Однако честность как способ поведения и образ жизни требует соответствующих условий игры. Иными словами, индивидуальная честность нуждается в институциональном подкреплении. Во-первых, должны существовать институты, в рамках которых вырабатывается, внедряется и воспроизводится такая модель поведения. Во-вторых, общество должно быть устроено так, чтобы честность не наказывалсь, но поощрялась.

11. Скептократия

Вообще во всех тех случаях, когда реальность зависит от нас, желательно делать ее как можно более прозрачной и предсказуемой. Прозрачность связана со сведением к минимуму разнообразных тайн и допущением максимальной свободы познания, развития и обмена информацией. Предсказуемость связана с поддержанием таких условий совместного существования, которые обеспечивали бы максимальную оправданность взаимных ожиданий. Все это осуществимо лишь посредством особого общественного устройства, которое условно можно назвать либерально-социалистическим. Именно скептики как наиболее заинтересованная сторона должны способствовать его установлению. А наиболее надежным условием этого является власть скептиков.
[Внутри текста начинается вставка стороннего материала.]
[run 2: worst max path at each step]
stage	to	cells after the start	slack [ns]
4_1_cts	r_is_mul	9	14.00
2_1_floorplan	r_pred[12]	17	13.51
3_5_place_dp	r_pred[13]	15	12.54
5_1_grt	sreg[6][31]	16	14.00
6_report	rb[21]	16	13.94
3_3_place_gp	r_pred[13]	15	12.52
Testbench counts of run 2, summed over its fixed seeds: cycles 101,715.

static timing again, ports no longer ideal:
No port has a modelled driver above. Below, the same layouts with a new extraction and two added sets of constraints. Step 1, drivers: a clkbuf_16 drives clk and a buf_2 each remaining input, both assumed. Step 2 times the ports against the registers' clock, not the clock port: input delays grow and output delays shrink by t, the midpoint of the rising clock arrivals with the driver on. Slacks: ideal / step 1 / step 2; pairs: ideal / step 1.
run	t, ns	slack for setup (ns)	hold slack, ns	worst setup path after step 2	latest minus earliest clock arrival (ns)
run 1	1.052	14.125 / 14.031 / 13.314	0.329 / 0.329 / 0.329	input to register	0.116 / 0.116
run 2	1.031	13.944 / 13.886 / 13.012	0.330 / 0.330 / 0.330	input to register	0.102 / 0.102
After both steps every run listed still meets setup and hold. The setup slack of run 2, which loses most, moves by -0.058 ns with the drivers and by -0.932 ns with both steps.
What follows belongs to an exercise in optimizing a design on an open flow for small area, a short achievable clock period and few clock cycles per item; a production flow would make more cautious choices. At most, simulation tests tie the RTL to the original design; equivalence was not proved. No functional check of the RTL was part of runs 2 to 6.

## flow/design.v

```verilog
module friction_interp (
    input  wire        clk,
    input  wire        rst,
    input  wire        start,
    input  wire [31:0] p,
    input  wire [31:0] pos_min,
    input  wire [31:0] span,
    input  wire        rotary,
    output wire        busy,
    output reg         done,
    output reg  [31:0] term,
    output wire        mem_req,
    output wire [7:0]  mem_addr,
    input  wire [31:0] mem_rdata
);
    localparam [3:0] S_IDLE  = 4'd0,
                     S_PREP  = 4'd1,    
                     S_DIV1  = 4'd2,    
                     S_WRAP  = 4'd3,    
                     S_DIV2  = 4'd4,    
                     S_RDI   = 4'd5,    
                     S_RDN   = 4'd6,    
                     S_CAPN  = 4'd7,    
                     S_INTP  = 4'd8;    
    reg [3:0] state;
    assign busy = (state != S_IDLE);
    reg signed [31:0] r_p, r_min;
    reg        [30:0] r_span;
    reg               r_rot;
    wire signed [32:0] r_w = {r_p[31], r_p} - {r_min[31], r_min};
    wire signed [32:0] r_neg = -r_w;
    wire        [31:0] r_mag = r_w[32] ? r_neg[31:0] : r_w[31:0];
    wire        [30:0] r_clamp = r_w[32] ? 31'd0 :
                                 (r_w > {2'b00, r_span}) ? r_span : r_w[30:0];
    reg  [55:0] dvd;      
    reg  [55:0] quo;
    reg  [31:0] rem;
    reg  [5:0]  cnt;
    wire [31:0] rem_sh  = {rem[30:0], dvd[55]};
    wire        rem_ge  = rem_sh >= {1'b0, r_span};
    wire [31:0] rem_nxt = rem_ge ? rem_sh - {1'b0, r_span} : rem_sh;
    wire [30:0] wrapped = (r_w[32] && rem != 32'd0) ? (r_span - rem[30:0]) : rem[30:0];
    wire [23:0] x    = quo[23:0];
    wire [7:0]  idx  = x[23:16];
    wire [7:0]  nxt  = r_rot ? (idx + 8'd1) : ((idx == 8'd255) ? 8'd255 : idx + 8'd1);
    wire [15:0] frac = x[15:0];
    reg signed [31:0] t_i, t_n;
    assign mem_req  = (state == S_RDI) || (state == S_RDN);
    assign mem_addr = (state == S_RDI) ? idx : nxt;
    wire signed [32:0] diff = {t_n[31], t_n} - {t_i[31], t_i};
    wire signed [49:0] prod = diff * $signed({1'b0, frac});
    wire signed [33:0] step = prod[49:16];
    wire signed [33:0] res  = {{2{t_i[31]}}, t_i} + step;
    always @(posedge clk) begin
        if (rst) begin
            state   <= S_IDLE;
            done    <= 1'b0;
        end else begin
            done    <= 1'b0;
            case (state)
                S_IDLE: begin
                    if (start) begin
                        r_p    <= p;
                        r_min  <= pos_min;
                        r_span <= span[30:0];
                        r_rot  <= rotary;
                        state  <= S_PREP;
                    end
                end
                S_PREP: begin
                    rem <= 32'd0;
                    quo <= 56'd0;
                    cnt <= 6'd0;
                    if (r_rot) begin
                        dvd   <= {24'd0, r_mag};
                        state <= S_DIV1;
                    end else begin
                        dvd   <= {1'b0, ({8'd0, r_clamp} * 39'd255), 16'd0};
                        state <= S_DIV2;
                    end
                end
                S_DIV1: begin
                    rem <= rem_nxt;
                    quo <= {quo[54:0], rem_ge};
                    dvd <= {dvd[54:0], 1'b0};
                    cnt <= cnt + 6'd1;
                    if (cnt == 6'd55) state <= S_WRAP;
                end
                S_WRAP: begin
                    dvd   <= {1'b0, wrapped, 24'd0};
                    rem   <= 32'd0;
                    quo   <= 56'd0;
                    cnt   <= 6'd0;
                    state <= S_DIV2;
                end
                S_DIV2: begin
                    rem <= rem_nxt;
                    quo <= {quo[54:0], rem_ge};
                    dvd <= {dvd[54:0], 1'b0};
                    cnt <= cnt + 6'd1;
                    if (cnt == 6'd55) state <= S_RDI;
                end
                S_RDI: begin
                    state <= S_RDN;
                end
                S_RDN: begin
                    t_i   <= mem_rdata;
                    state <= S_CAPN;
                end
                S_CAPN: begin
                    t_n   <= mem_rdata;
                    state <= S_INTP;
                end
                S_INTP: begin
                    term  <= res[31:0];
                    done  <= 1'b1;
                    state <= S_IDLE;
                end
                default: state <= S_IDLE;
            endcase
        end
    end
endmodule
```
From an optimization exercise on the open Yosys and OpenROAD flow, aimed at small area and a short achievable clock period; shortcuts taken in it are not production practice.
The RTL was checked by simulation tests, not by an equivalence proof against the original design.
Power figures rest on the tool's default switching activity, not on a simulated workload.

==> run F <==
==> flow/design.v (excerpt) <==
module til_lane_unit #(
    parameter LANES = 4
) (
    input                    clk,
    input                    rst,
    input                    issue,
    input  [35:0]            instr,
    input  [LANES*18-1:0]    opa,
    input  [LANES*18-1:0]    opb,
    input  [LANES-1:0]       a_end,
    input  [LANES-1:0]       assigned,
    input                    batch_start,
    input                    flag_clr,
    output [LANES-1:0]       wr_en,
    output [LANES*18-1:0]    wr_data,
    output [LANES-1:0]       pred,
    output [LANES*4-1:0]     flags,
    output reg               trap,
    output reg [3:0]         trap_code
);
export LEC_CHECK = 0
export ABC_AREA = 1
export CAP_MARGIN = 10
export CORE_MARGIN = 2
export CORE_UTILIZATION = 35
export PLACE_DENSITY = 0.42
export SLEW_MARGIN = 10
export SYNTH_HIERARCHICAL = 1
create_clock -name core_clock -period 18.0 [get_ports {clk}]
standard.sh (not shown) runs the stock make flow with config.mk's settings and CLKGATE_MAP_FILE= SYNTH_SCRIPT=/design/flow/synth_recipe.tcl, a recipe that flattens the netlist after the stock synthesis.
==> flow/flow/run.sh <==
#!/bin/bash
# Layout flow: the standard ORFS flow (standard.sh, standard synthesis
# unchanged) with three changes.
#  - SETUP_SLACK_MARGIN=9: repair_timing is asked for more setup slack than
#    the 18 ns constraint needs, so that it keeps shortening the worst path.
#  - TNS_END_PERCENT=0: it works on the worst endpoint only.
#  - BUFFER_PORTS_ARGS: every input and output port still gets its own
#    buffer, but a buf_2 rather than the default clkdlybuf4s50_1 delay cell.
# make's output goes to flow.log; each ORFS step writes its own log under
# orfs/logs/.
set -euo pipefail
bash standard.sh SETUP_SLACK_MARGIN=9 TNS_END_PERCENT=0 \
    'BUFFER_PORTS_ARGS=-buffer_cell sky130_fd_sc_hd__buf_2' finish > flow.log 2>&1
==> inputs of run P, as changes to run F <==
--- a/flow/design.v
+++ b/flow/design.v
@@ -31,23 +31,23 @@
     wire tsh    = ten &  bfld[5];
     wire opc0   = opc[0];
     wire acc_grp = (opc[5:2] == 4'b0100) | (opc == 6'h14);
     wire acc_ld  = opc[2] | (opc[1] & opc[0]);
     wire accw    = take_dz & acc_grp & !(acc_ld & ld_bad);
-    wire [19:0] xm = {{2{v[1] & a[17]}}, a} & {20{bg}};
+    wire [19:0] xm = {{2{v[1] & a[17]}}, a};
     wire [20:0] y  = {{2{v[0] & b[17]}}, b, 1'b0};
     wire [19:0] pp [0:9];
     wire [9:0]  bneg;
     wire [9:0]  ppc;
     genvar i, j;
     generate
         for (i = 0; i < 10; i = i + 1) begin : g_booth
             wire y2 = y[2*i+2];
             wire y1 = y[2*i+1];
             wire y0 = y[2*i];
-            wire one = y1 ^ y0;
-            wire two = (y2 & ~y1 & ~y0) | (~y2 & y1 & y0);
+            wire one = (y1 ^ y0) & bg;
+            wire two = ((y2 & ~y1 & ~y0) | (~y2 & y1 & y0)) & bg;
             assign bneg[i] = y2 ^ opc0;
             assign pp[i][0] = (one & xm[0]) ^ bneg[i];
             for (j = 1; j < 20; j = j + 1) begin : g_pp
                 assign pp[i][j] = ((one & xm[j]) | (two & xm[j-1])) ^ bneg[i];
             end
==> flow/flow/run.sh (replaced) <==
#!/bin/bash
# Layout flow: the standard ORFS flow (standard.sh, standard synthesis
# unchanged) with three changes.
#  - SETUP_SLACK_MARGIN=10: repair_timing is asked for more setup slack than
#    the 18 ns constraint needs, so that it keeps shortening the worst path.
#  - TNS_END_PERCENT=0: it works on the worst endpoint only.
#  - BUFFER_PORTS_ARGS: every input and output port still gets its own
#    buffer, but a buf_2 rather than the default clkdlybuf4s50_1 delay cell.
# make's output goes to flow.log; each ORFS step writes its own log under
# orfs/logs/.
set -euo pipefail
bash standard.sh SETUP_SLACK_MARGIN=10 TNS_END_PERCENT=0 \
    'BUFFER_PORTS_ARGS=-buffer_cell sky130_fd_sc_hd__buf_2' finish > flow.log 2>&1
CAP_MARGIN = 20   (was 10)
SLEW_MARGIN = 20   (was 10)
==> Implementation_results.wiki <==
{| class="wikitable"
! Metric !! Value
|-
| Result of the run || finished clean
|-
| Final estimated routing congestion in global placement || 0.9928
|-
| HPWL after DPL || 394.8 mm
|-
| Fill cells || 27,920
|-
| Global routing usage on met2 || 57.30%
|-
| Die Height || 517.9 µm
|-
| Number of design-rule violations left by the first detailed-router iteration || 11,870
|-
| Power dissipated in the clock network || 1.34 mW
|-
| Critical Path RT || 18,630 ps
|-
| Register fraction of the total cell area || 8.766%
|-
| Routing usage on met3 || 6.740%
|}
the above is filed under run P
This is an optimization exercise on Yosys and OpenROAD, whose aim is small area and a short achievable clock period, not a production implementation.
Where RTL was checked, it was by simulation tests only, not by an equivalence proof against the original.
No activity file was given, so power comes from the tool's default toggle rates.

== the previous run ==
==> flow/design.v (excerpt) <==
module enc_top (
    input  wire        clk,
    input  wire        rst,           
    input  wire        en,            
    input  wire [7:0]  filt_n,        
    input  wire        invert,        
    input  wire        enc_a,
    input  wire        enc_b,
    input  wire        clr_unc,       
    output reg  [47:0] count,         
    output wire [55:0] p256,          
    output wire        fwd,           
    output wire        still,         
    output wire [23:0] deff,          
    output reg  [23:0] delta,         
    output reg         uncertain,     
    output reg  [23:0] ill_count      
);
    localparam [23:0] M24 = 24'hFFFFFF;
    genvar i;
    reg  [7:0] n_q;
    wire [8:0] nz;                  
    wire [7:0] y;                   
    assign nz[0] = 1'b1;
    generate
        for (i = 0; i < 8; i = i + 1) begin : g_y
            assign nz[i+1] = nz[i] & ~n_q[i];
  ...
Size: ~2,400 cells after synthesis, about 280 flip-flops, roughly 190 I/O pins, ~21,000 sq um of cells after synthesis.
==> flow/config.mk <==
export PLATFORM = sky130hd
export DESIGN_NAME = enc_top
export DESIGN_NICKNAME = enc_top
export VERILOG_FILES = /design/flow/design.v
export SDC_FILE = /design/flow/constraint.sdc
export NUM_CORES = 4
export LEC_CHECK = 0
export CAP_MARGIN = 20
export CORE_MARGIN = 2
export CORE_UTILIZATION = 40
export SLEW_MARGIN = 20
==> flow/constraint.sdc <==
create_clock -name core_clock -period 110.0 [get_ports {clk}]
set_input_delay 22.0000 -clock core_clock [delete_from_list [all_inputs] [get_ports {clk}]]
set_output_delay 22.0000 -clock core_clock [all_outputs]
set_load 0.01 [all_outputs]
standard.sh (not shown) runs the stock make flow with config.mk's settings and CLKGATE_MAP_FILE= SYNTH_SCRIPT=/design/flow/synth_recipe.tcl, a recipe that flattens the netlist after the stock synthesis.
==> flow/flow/run.sh <==
#!/bin/bash
# The standard layout, with plain buffers on the ports instead of the
# delay cell buffer_ports picks by default, and a clock tree of smaller
# buffers without dummy loads. Each tool's output goes to its own log
# here; ORFS keeps its step logs under orfs/logs.
set -euo pipefail
export BUFFER_PORTS_ARGS="-buffer_cell sky130_fd_sc_hd__buf_2"
export CTS_ARGS="-sink_clustering_enable -repair_clock_nets -dont_use_dummy_load -buf_list sky130_fd_sc_hd__clkbuf_4 -sink_clustering_size 8 -sink_clustering_max_diameter 40"
bash standard.sh > standard.log 2>&1
The previous run finished every step from synthesis to the final layout, and the layout passed the timing, design-rule and antenna checks.
#### Input delta (the current run over the previous run)
==> flow/flow/run.sh <==
#!/bin/bash
# The standard layout, with plain buffers on the ports instead of the
# delay cell buffer_ports picks by default. Each tool's output goes to
# its own log here; ORFS keeps its step logs under orfs/logs.
set -euo pipefail
export BUFFER_PORTS_ARGS="-buffer_cell sky130_fd_sc_hd__buf_2"
bash standard.sh > standard.log 2>&1
==> results.txt <==
- Comparing the previous run and the current run, slew at the pin with the worst max-slew slack is lower on the previous run.
- The higher clock group total power came out of the current run.
- Between the current run and the previous run, it is the current run whose met1 track demand over resource in global routing is lower, by 0.22 points.
- Combinational group share of total power in the current run is 6.8 points below the previous run.
- Measured against each other, the previous run and the current run differ in utilization, the higher figure coming from the current run.
- Overall routed net length (the current run over the previous run): increase, 360 microns
- Cell area after layout delta for the current run relative to the previous run: 3.5% higher

========
Another version of the RTL of enc_top (not shown whole).
For scale: ~2400 cells after synthesis, roughly 280 flip-flops, roughly 190 I/O pins.
clock: 110.0 ns
lec_check: 0
cap_margin: 20
core_margin: 2
core_utilization: 40
slew_margin: 20
==> flow/flow/run.sh <==
#!/bin/bash
# The standard layout, with plain buffers on the ports instead of the
# delay cell buffer_ports picks by default, and a clock tree of smaller
# buffers without dummy loads. Each tool's output goes to its own log
# here; ORFS keeps its step logs under orfs/logs.
set -euo pipefail
export BUFFER_PORTS_ARGS="-buffer_cell sky130_fd_sc_hd__buf_2"
export CTS_ARGS="-sink_clustering_enable -repair_clock_nets -dont_use_dummy_load -buf_list sky130_fd_sc_hd__clkbuf_8 -sink_clustering_size 16 -sink_clustering_max_diameter 60"
bash standard.sh > standard.log 2>&1
Next try:
--- a/flow/flow/run.sh
+++ b/flow/flow/run.sh
@@ -8,2 +8,3 @@
 export CTS_ARGS="-sink_clustering_enable -repair_clock_nets -dont_use_dummy_load -buf_list sky130_fd_sc_hd__clkbuf_8 -sink_clustering_size 16 -sink_clustering_max_diameter 60"
+export SETUP_SLACK_MARGIN=85
 bash standard.sh > standard.log 2>&1
Outcome: The new run passed the timing, design-rule and antenna checks; total power is about the same; synthesized area is unchanged; setup slack gets better by 0.70 ns; core utilization rose by 0.64 points; clock power stays flat; sequential share of layout area fell by 0.33 points; worst hold slack stays flat; synthesized cell count stays the same; via count rose by 0.89%; cell area rose by 1.5%; critical path depth rose by 1.
No run of this note included a check of the RTL's function; only the layout flow was run.

========
enc_top, a different RTL version from the one above (not shown whole).
Size: ~2100 cells after synthesis, about 280 flip-flops.
clock: 110.0 ns
lec_check: 0
cap_margin: 20
core_margin: 2
core_utilization: 40
slew_margin: 20
==> flow/flow/run.sh <==
#!/bin/bash
# The standard layout, with plain buffers on the ports instead of the
# delay cell buffer_ports picks by default, and a clock tree of smaller
# buffers without dummy loads. Each tool's output goes to its own log
# here; ORFS keeps its step logs under orfs/logs.
set -euo pipefail
export BUFFER_PORTS_ARGS="-buffer_cell sky130_fd_sc_hd__buf_2"
export CTS_ARGS="-sink_clustering_enable -repair_clock_nets -dont_use_dummy_load -buf_list sky130_fd_sc_hd__clkbuf_8 -sink_clustering_size 16 -sink_clustering_max_diameter 60"
export SETUP_SLACK_MARGIN=85
bash standard.sh > standard.log 2>&1
Next try:
--- a/flow/flow/run.sh
+++ b/flow/flow/run.sh
@@ -9 +8,0 @@
-export SETUP_SLACK_MARGIN=85
Worst setup slack degrades by 840 ps. Clock-buffer cell count goes up by 1. Utilization goes down by 1.8 points. Worst hold slack improves by 13 ps. Final cell count goes down by 1.5%.

========
== old ==
enc_top, a different RTL version from the one above (not shown whole).
For scale: about 2200 cells after synthesis, ~280 flip-flops, roughly 20000 µm² of cells after synthesis.
clock: 110.0 ns
lec_check: 0
cap_margin: 20
core_margin: 2
core_utilization: 40
slew_margin: 20
==> flow/flow/run.sh <==
#!/bin/bash
# The standard layout, with plain buffers on the ports instead of the
# delay cell buffer_ports picks by default, and a clock tree of smaller
# buffers without dummy loads. Each tool's output goes to its own log
# here; ORFS keeps its step logs under orfs/logs.
set -euo pipefail
export BUFFER_PORTS_ARGS="-buffer_cell sky130_fd_sc_hd__buf_1"
export CTS_ARGS="-sink_clustering_enable -repair_clock_nets -dont_use_dummy_load -buf_list sky130_fd_sc_hd__clkbuf_8 -sink_clustering_size 16 -sink_clustering_max_diameter 60"
export SETUP_SLACK_MARGIN=85.0
bash standard.sh > standard.log 2>&1
old reached the final stage; the timing, design-rule and antenna checks on its layout passed.
Setup changes, old to new
--- a/flow/flow/run.sh
+++ b/flow/flow/run.sh
@@ -9 +9 @@
-export SETUP_SLACK_MARGIN=85.0
+export SETUP_SLACK_MARGIN=84.6
--- a/flow/config.mk
+++ b/flow/config.mk
@@ -10 +10 @@
-export CORE_UTILIZATION = 40
+export CORE_UTILIZATION = 60
- new and old ended up with nearly the same switching part of the total power.
- On fraction of area in clock buffers and inverters, new and old are basically level.
- Vertical die dimension shrinks by more than 10% when moving from old to new.
- Diff old -> new | routed wire length on met3 | increase of 14%
- new and old ended up with nearly the same total power.
- Compared with old, new instantiates a smaller number of cells.

## what the ideal ports hide
The results above use ideal ports. As a check the final layouts listed here were re-extracted and re-timed, cells and wires unchanged. Step 1: set_driving_cell puts a clkbuf_16 on clk and a buf_2 on each other input, an assumption about the parent block. Step 2 adds t to the input delays and takes it off the output delays; t is the mean of the earliest and latest rising clock arrival at the registers after step 1. Input paths then give back, and output paths get back, about the clock's delay inside the block. Slacks: ideal ports / drivers / drivers and shift; pairs: ideal ports / drivers.
| run | shift t [ns] | setup slack, ns | worst setup path at the end | latest minus earliest clock arrival (ns) | pins driven straight from the clock port |
|---|---|---|---|---|---|
| the previous run | 0.823 | 83.976 / 83.924 / 83.930 | input to register | 0.163 / 0.163 | 1 |
| the current run | 0.605 | 84.175 / 84.121 / 83.849 | input to register | 0.024 / 0.024 | 1 |
| the first run of note 2 | 0.658 | 83.878 / 83.824 / 84.080 | input to register | 0.079 / 0.079 | 1 |
| the second run of note 2 | 0.658 | 84.574 / 84.520 / 84.595 | input to register | 0.079 / 0.079 | 1 |
| the first run of note 3 | 0.662 | 84.719 / 84.664 / 84.666 | input to register | 0.042 / 0.042 | 1 |
| the second run of note 3 | 0.671 | 83.880 / 83.829 / 83.839 | input to register | 0.143 / 0.143 | 1 |
| old | 0.686 | 85.051 / 85.000 / 84.578 | input to register | 0.100 / 0.100 | 1 |
| new | 0.641 | 84.801 / 84.751 / 84.339 | input to register | 0.072 / 0.072 | 1 |
After both steps setup and hold are still met in every run listed. For old, which loses most, drivers alone change the setup slack by -0.051 ns; drivers and shift together by -0.473 ns.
Именно потому, что скептики ощущают изначальную неопределенность бытия, они более других готовы работать над тем, чтобы сделать его как можно более упорядоченным и стабильным. Тем и отличается деятельное сомнение от всех прежних форм скептицизма, что его последователи готовы предпринимать решительные действия по созданию условий для познания и развития, в том числе в социальной сфере. Скептики должны быть у власти не потому, что они лучшие, и не потому, что им самим от этого будет лучше, а потому, что иначе всем будет хуже. Ведь только скептики сомневаются в своей правоте и не собираются навязывать ее другим, и нет никого, кто меньше, чем скептики, принимал бы допущений, которые служат условиями для применения силы. Власть скептиков - это только самый необходимый минимум общественного насилия и гарантия свободы, которую скептики считают жизненно необходимой.

Литература

1. Авенариус Р. Философия как мышление о мире согласно принципу наименьшей меры силы. М., 1913.

2. Беркли Дж. Сочинения. М., 1978.

3. Кант И. Критика чистого разума. М., 1999.

4. Мальбранш Н. Разыскания истины. Т.1-2. СПб., 1903-06.

5. Мах Э. Познание и заблуждение. М., 1909.

6. Милль Дж.С. Рассуждения и исследования философские, политические и исторические. Ч.1-3. СПб., 1864-65.

7. Монтень М. Опыты. Кн.1-3. М., 1999.

8. Нагарджуна. Двенадцать врат. (Гиперссылка)

9. Секст Эмпирик. Сочинения. Т.1-2. М., 1975-76.

10. Чжуан-цзы. (Гиперссылка)

11. Шпет Г. Явление и смысл. М., 1914.

12. Эразм Роттердамский. Философские произведения. М., 1986.

13. Юм Д. Сочинения. Т.1-2. М., 1998.

14. Ockham W. Opera philosophica et theologica. V.1-2. N.Y., 1967-70.